Parse tree for The government raised interest rates.

Bracketed parse

(S
(NP (DT The) (NN government))
(VP (VBD raised)
(NP (NN interest) (NNS rates)))
(. .))

Explanation

This sentence has a straightforward structure:

  • The government forms the subject noun phrase (NP).
  • raised interest rates forms the verb phrase (VP).
  • Inside the VP, raised is the main verb.
  • interest rates forms the object noun phrase.

This is a useful introductory example because the sentence is short and the phrase boundaries are quite clear.

Sentence 2: “The internet gives everyone a voice.”

Diagram

Parse tree for The internet gives everyone a voice.

Bracketed parse

(S
(NP (DT The) (NN internet))
(VP (VBZ gives)
(NP (NN everyone))
(NP (DT a) (NN voice)))
(. .))

Explanation

This sentence is slightly more interesting because the verb phrase contains two noun phrase complements:

  • The internet is the subject NP.
  • gives is the head of the VP.
  • everyone is the first NP inside the VP.
  • a voice is the second NP inside the VP.

This pattern is helpful for understanding how some verbs take more than one complement. It also shows that constituency trees can represent more than just a simple subject-verb-object pattern.

Sentence 3: “The man saw the dog with the telescope.”

Diagram

Parse tree for The man saw the dog with the telescope.

Bracketed parse

(S
(NP (DT The) (NN man))
(VP (VBD saw)
(NP (DT the) (NN dog))
(PP (IN with)
(NP (DT the) (NN telescope))))
(. .))

Explanation

This sentence is the most interesting of the three because it is syntactically ambiguous.

In the tree shown above, the prepositional phrase with the telescope is attached to the VP, which gives the reading:

  • the man used the telescope to see the dog

However, there is another valid reading in which the PP attaches to the noun phrase the dog, giving the interpretation:

  • the man saw the dog that had the telescope

This is a classic example of structural ambiguity.
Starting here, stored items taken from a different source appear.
[src/rtl/vc_switch_arbiter_if.sv]
// Handshake bundle between the per-VC input buffers, the switch arbiter and the output link.
interface vc_switch_arbiter_if #(
  parameter int NUM_VC = 2,
  parameter int DATA_W = 8
);
  localparam int VW = (NUM_VC > 1) ? $clog2(NUM_VC) : 1;

  logic [NUM_VC*DATA_W-1:0] vc_data;
  logic [NUM_VC-1:0]        vc_valid;
  logic [NUM_VC-1:0]        vc_tail;
  logic [NUM_VC-1:0]        vc_ready;
  logic [DATA_W-1:0]        out_data;
  logic                     out_valid;
  logic                     out_tail;
  logic [VW-1:0]            out_vc;

  modport slave (
    input  vc_data, vc_valid, vc_tail,
    output vc_ready, out_data, out_valid, out_tail, out_vc
  );

  modport master (
    output vc_data, vc_valid, vc_tail,
    input  vc_ready, out_data, out_valid, out_tail, out_vc
  );
endinterface

[src/rtl/vc_switch_arbiter.sv]
// Packet-level round-robin VC arbiter with credit-based flow control toward the output link.
// Optional per-VC head-flit counters are built only when SWITCH_ARB_STATS_EN is defined.
module vc_switch_arbiter #(
  parameter int NUM_VC     = 2,
  parameter int DATA_W     = 8,
  parameter int CREDIT_MAX = 4,
  localparam int CW        = $clog2(CREDIT_MAX + 1),
  localparam int VW        = (NUM_VC > 1) ? $clog2(NUM_VC) : 1
) (
  input  logic                 clk,
  input  logic                 reset_n,
  vc_switch_arbiter_if.slave   bus,
  input  logic                 credit_ret,
  output logic [CW-1:0]        credits,
  output logic                 credit_err,
  output logic [NUM_VC*16-1:0] grant_cnt
);

  typedef enum logic {IDLE, LOCKED} state_t;

  state_t            state_q, state_d;
  logic [VW-1:0]     rr_ptr_q, rr_ptr_d;
  logic [VW-1:0]     owner_q, owner_d;
  logic [CW-1:0]     credits_q, credits_d;
  logic              credit_err_q, credit_err_d;
  logic [DATA_W-1:0] out_data_q, out_data_d;
  logic              out_valid_q, out_valid_d;
  logic              out_tail_q, out_tail_d;
  logic [VW-1:0]     out_vc_q, out_vc_d;

  logic [VW-1:0]     winner;
  logic              found;
  logic [VW-1:0]     sel;
  logic              sel_valid;
  logic [NUM_VC-1:0] ready;
  logic              xfer;
  logic              xfer_tail;
  logic [DATA_W-1:0] xfer_data;
  int                idx;

  // Round-robin search starts one past the VC that last finished a packet.
  always_comb begin
    winner = '0;
    found  = 1'b0;
    idx    = 0;
    for (int k = 1; k <= NUM_VC; k++) begin
      idx = int'(rr_ptr_q) + k;
      if (idx >= NUM_VC) idx = idx - NUM_VC;
      if (!found && bus.vc_valid[VW'(idx)]) begin
        winner = VW'(idx);
        found  = 1'b1;
      end
    end
  end

  always_comb begin
    sel       = (state_q == LOCKED) ? owner_q : winner;
    sel_valid = (state_q == LOCKED) ? bus.vc_valid[owner_q] : found;
    ready     = '0;
    if (reset_n && (credits_q != '0) && sel_valid) ready[sel] = 1'b1;
    xfer      = |(bus.vc_valid & ready);
    xfer_tail = bus.vc_tail[sel];
    xfer_data = '0;
    for (int i = 0; i < NUM_VC; i++) begin
      if (sel == VW'(i)) xfer_data = bus.vc_data[i*DATA_W +: DATA_W];
    end
  end

  always_comb begin
    state_d      = state_q;
    rr_ptr_d     = rr_ptr_q;
    owner_d      = owner_q;
    credits_d    = credits_q;
    credit_err_d = credit_err_q;
    out_valid_d  = xfer;
    out_data_d   = xfer ? xfer_data : out_data_q;
    out_tail_d   = xfer ? xfer_tail : out_tail_q;
    out_vc_d     = xfer ? sel : out_vc_q;

    case (state_q)
      IDLE: begin
        if (xfer) begin
          if (xfer_tail) begin
            rr_ptr_d = sel;
          end else begin
            state_d = LOCKED;
            owner_d = sel;
          end
        end
      end
      LOCKED: begin
        if (xfer && xfer_tail) begin
          state_d  = IDLE;
          rr_ptr_d = owner_q;
        end
      end
      default: state_d = IDLE;
    endcase

    // A return that coincides with a send leaves the count alone and is never an overflow.
    case ({xfer, credit_ret})
      2'b10: credits_d = credits_q - CW'(1);
      2'b01: begin
        if (credits_q == CW'(CREDIT_MAX)) credit_err_d = 1'b1;
        else                              credits_d    = credits_q + CW'(1);
      end
      default: credits_d = credits_q;
    endcase
  end

  always_ff @(posedge clk or negedge reset_n) begin
    if (!reset_n) begin
      state_q      <= IDLE;
      rr_ptr_q     <= VW'(NUM_VC - 1);
      owner_q      <= '0;
      credits_q    <= CW'(CREDIT_MAX);
      credit_err_q <= 1'b0;
      out_data_q   <= '0;
      out_valid_q  <= 1'b0;
      out_tail_q   <= 1'b0;
      out_vc_q     <= '0;
    end else begin
      state_q      <= state_d;
      rr_ptr_q     <= rr_ptr_d;
      owner_q      <= owner_d;
      credits_q    <= credits_d;
      credit_err_q <= credit_err_d;
      out_data_q   <= out_data_d;
      out_valid_q  <= out_valid_d;
      out_tail_q   <= out_tail_d;
      out_vc_q     <= out_vc_d;
    end
  end

  assign bus.vc_ready  = ready;
  assign bus.out_data  = out_data_q;
  assign bus.out_valid = out_valid_q;
  assign bus.out_tail  = out_tail_q;
  assign bus.out_vc    = out_vc_q;
  assign credits       = credits_q;
  assign credit_err    = credit_err_q;

`ifdef SWITCH_ARB_STATS_EN
  logic        head_xfer;
  logic [15:0] cnt_q [NUM_VC];
  logic [15:0] cnt_d [NUM_VC];

  // Only transfers accepted in IDLE are head flits; counters saturate rather than wrap.
  always_comb begin
    head_xfer = xfer && (state_q == IDLE);
    for (int i = 0; i < NUM_VC; i++) begin
      cnt_d[i] = cnt_q[i];
      if (head_xfer && (sel == VW'(i)) && (cnt_q[i] != 16'hFFFF)) cnt_d[i] = cnt_q[i] + 16'd1;
    end
  end

  always_ff @(posedge clk or negedge reset_n) begin
    if (!reset_n) begin
      for (int i = 0; i < NUM_VC; i++) cnt_q[i] <= '0;
    end else begin
      for (int i = 0; i < NUM_VC; i++) cnt_q[i] <= cnt_d[i];
    end
  end

  always_comb begin
    grant_cnt = '0;
    for (int i = 0; i < NUM_VC; i++) grant_cnt[i*16 +: 16] = cnt_q[i];
  end
`else
  assign grant_cnt = '0;
`endif

endmodule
It shows that two different tree structures can produce two different meanings even though the surface sentence is identical.

What I learned

This activity helped me understand three things more clearly.

1. Constituency trees are hierarchical representations

Before drawing the trees, it is easy to think of a sentence as just a row of words. The parse tree makes it obvious that grammar works in layers. Words group into phrases, and phrases group into larger phrases until a full sentence is formed.

2. Not every sentence has only one possible structure

The sentence about the telescope demonstrates that parsing is not always mechanically obvious. A parser has to decide where an attachment belongs, and that decision affects interpretation.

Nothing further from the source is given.